He use to eat all that was compatible with his monastic profession, but in very small quantities, thus
subduing the tyranny of the flesh while not providing a pretext for vainglory. By living in solitude and
retreat, he put to death the mighty flame of greed, which, under the pretext of charity and hospitality,
leads negligent monks to gluttony, the door to all passions, and to the love of money, a worship of idols
and the offspring of unbelief. He triumphed over sloth (acedia)that death of the soul which attacks
hesychasts in particularand laxity, by the remembrance of death. By meditating on eternal rewards, he
undid the chain of sadness; he knew only a single sadness: that affliction which leads to joy and makes
us run with ardor along the path of repentance, purifying the soul from all its impurities.
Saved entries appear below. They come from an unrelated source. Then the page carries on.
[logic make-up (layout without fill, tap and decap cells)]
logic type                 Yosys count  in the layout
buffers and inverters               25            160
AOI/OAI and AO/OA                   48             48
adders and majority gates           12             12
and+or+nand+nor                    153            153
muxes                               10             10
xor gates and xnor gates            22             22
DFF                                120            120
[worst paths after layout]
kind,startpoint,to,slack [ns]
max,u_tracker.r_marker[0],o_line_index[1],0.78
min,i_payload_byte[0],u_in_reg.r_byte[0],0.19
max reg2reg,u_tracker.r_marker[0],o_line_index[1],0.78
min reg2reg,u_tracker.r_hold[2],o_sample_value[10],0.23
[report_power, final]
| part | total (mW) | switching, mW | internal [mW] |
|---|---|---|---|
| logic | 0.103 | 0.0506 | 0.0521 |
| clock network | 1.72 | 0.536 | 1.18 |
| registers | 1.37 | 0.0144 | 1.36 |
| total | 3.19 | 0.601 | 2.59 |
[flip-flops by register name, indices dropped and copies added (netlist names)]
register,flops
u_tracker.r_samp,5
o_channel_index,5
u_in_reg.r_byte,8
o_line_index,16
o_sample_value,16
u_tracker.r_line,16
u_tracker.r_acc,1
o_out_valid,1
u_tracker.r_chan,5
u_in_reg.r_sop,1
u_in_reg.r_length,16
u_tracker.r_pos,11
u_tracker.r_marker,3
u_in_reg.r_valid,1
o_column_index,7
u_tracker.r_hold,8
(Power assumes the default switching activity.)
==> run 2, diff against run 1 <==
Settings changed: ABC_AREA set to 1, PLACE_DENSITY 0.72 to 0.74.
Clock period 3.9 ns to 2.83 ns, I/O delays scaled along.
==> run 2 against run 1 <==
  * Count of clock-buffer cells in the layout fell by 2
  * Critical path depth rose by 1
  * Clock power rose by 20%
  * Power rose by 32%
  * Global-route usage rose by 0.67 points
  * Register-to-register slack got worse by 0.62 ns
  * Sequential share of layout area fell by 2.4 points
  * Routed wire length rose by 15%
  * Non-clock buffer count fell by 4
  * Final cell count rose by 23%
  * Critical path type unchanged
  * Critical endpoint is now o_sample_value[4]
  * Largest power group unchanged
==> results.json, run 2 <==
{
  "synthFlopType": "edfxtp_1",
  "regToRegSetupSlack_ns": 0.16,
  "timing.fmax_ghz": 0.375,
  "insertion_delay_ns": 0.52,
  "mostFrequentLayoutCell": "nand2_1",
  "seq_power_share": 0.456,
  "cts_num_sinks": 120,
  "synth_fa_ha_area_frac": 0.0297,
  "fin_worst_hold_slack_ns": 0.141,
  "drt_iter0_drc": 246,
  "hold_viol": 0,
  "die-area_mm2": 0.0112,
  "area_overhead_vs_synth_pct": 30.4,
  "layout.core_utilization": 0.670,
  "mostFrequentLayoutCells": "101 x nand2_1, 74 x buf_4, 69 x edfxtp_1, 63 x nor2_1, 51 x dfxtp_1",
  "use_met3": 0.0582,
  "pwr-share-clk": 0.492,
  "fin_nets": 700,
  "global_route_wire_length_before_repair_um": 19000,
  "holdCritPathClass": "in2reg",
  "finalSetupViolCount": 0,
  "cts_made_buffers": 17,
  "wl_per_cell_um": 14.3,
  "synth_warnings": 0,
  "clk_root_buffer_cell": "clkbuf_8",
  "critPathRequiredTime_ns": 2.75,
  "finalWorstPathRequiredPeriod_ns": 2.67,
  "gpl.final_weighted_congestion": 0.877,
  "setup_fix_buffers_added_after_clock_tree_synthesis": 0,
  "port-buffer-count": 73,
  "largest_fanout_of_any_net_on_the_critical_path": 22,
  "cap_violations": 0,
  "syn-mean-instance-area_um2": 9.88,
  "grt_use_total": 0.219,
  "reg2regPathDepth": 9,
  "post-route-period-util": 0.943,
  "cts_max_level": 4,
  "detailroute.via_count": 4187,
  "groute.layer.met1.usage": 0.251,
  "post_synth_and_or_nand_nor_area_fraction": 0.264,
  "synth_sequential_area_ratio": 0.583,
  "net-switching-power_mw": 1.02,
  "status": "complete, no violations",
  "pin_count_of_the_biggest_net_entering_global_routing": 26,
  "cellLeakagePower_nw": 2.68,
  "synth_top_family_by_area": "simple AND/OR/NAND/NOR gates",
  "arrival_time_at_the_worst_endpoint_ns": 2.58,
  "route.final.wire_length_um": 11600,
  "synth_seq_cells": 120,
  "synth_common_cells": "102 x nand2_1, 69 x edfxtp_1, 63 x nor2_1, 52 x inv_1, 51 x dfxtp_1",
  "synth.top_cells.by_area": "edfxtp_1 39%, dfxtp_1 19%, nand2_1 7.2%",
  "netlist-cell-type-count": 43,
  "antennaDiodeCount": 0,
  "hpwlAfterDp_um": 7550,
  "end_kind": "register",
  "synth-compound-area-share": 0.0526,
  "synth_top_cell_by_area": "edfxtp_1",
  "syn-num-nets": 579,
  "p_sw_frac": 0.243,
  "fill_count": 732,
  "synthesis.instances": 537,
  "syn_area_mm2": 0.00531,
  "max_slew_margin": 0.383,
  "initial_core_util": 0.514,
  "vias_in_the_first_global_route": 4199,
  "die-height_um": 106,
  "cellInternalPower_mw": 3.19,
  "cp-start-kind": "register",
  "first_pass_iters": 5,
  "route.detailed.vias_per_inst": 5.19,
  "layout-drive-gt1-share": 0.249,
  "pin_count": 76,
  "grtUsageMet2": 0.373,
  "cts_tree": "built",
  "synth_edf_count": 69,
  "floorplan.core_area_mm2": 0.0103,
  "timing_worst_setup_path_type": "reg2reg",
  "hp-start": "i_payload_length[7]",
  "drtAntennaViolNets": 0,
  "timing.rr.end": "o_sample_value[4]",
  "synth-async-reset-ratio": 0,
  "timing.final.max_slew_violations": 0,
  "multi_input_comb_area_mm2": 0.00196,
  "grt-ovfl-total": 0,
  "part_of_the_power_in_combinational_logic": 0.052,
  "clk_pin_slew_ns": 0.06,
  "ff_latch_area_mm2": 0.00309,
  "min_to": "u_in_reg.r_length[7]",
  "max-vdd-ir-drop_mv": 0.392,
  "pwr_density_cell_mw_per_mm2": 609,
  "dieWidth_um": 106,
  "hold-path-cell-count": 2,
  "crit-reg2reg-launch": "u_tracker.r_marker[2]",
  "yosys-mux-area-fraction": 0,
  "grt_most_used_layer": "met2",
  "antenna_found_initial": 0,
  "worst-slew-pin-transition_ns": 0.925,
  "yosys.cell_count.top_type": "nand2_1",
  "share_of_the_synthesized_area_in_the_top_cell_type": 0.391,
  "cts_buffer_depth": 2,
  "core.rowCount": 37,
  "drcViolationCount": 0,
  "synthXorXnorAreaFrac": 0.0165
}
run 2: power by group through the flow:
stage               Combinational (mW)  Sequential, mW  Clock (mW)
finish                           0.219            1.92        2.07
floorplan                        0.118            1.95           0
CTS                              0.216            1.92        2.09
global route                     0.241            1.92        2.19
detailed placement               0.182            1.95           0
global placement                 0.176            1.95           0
As his cell was
too near the others, he would often withdraw to a distant cave at the foot of the mountain, which he made
an antechamber of heaven by his groans and the tears which fell effortlessly from his eyes like an
abundant spring, transfiguring his body as with a wedding garment. By this blessed affliction and these
continual tears, he did not cease to celebrate daily and kept perpetual prayer in his heart, which had
become like an inviolable fortress against the assaults of evil thoughts (logismoi). Sometimes he was
ravished in spirit in the midst of the angelic choirs, not knowing if he was in the body or out of it, and
then with great simplicity he asked God to teach him about the mysteries of theology. When he came out
of the furnace of prayer, he sometimes felt purified as if by fire, and sometimes totally radiant with light.
The angels are a light to monastics, and monastics the light to all men.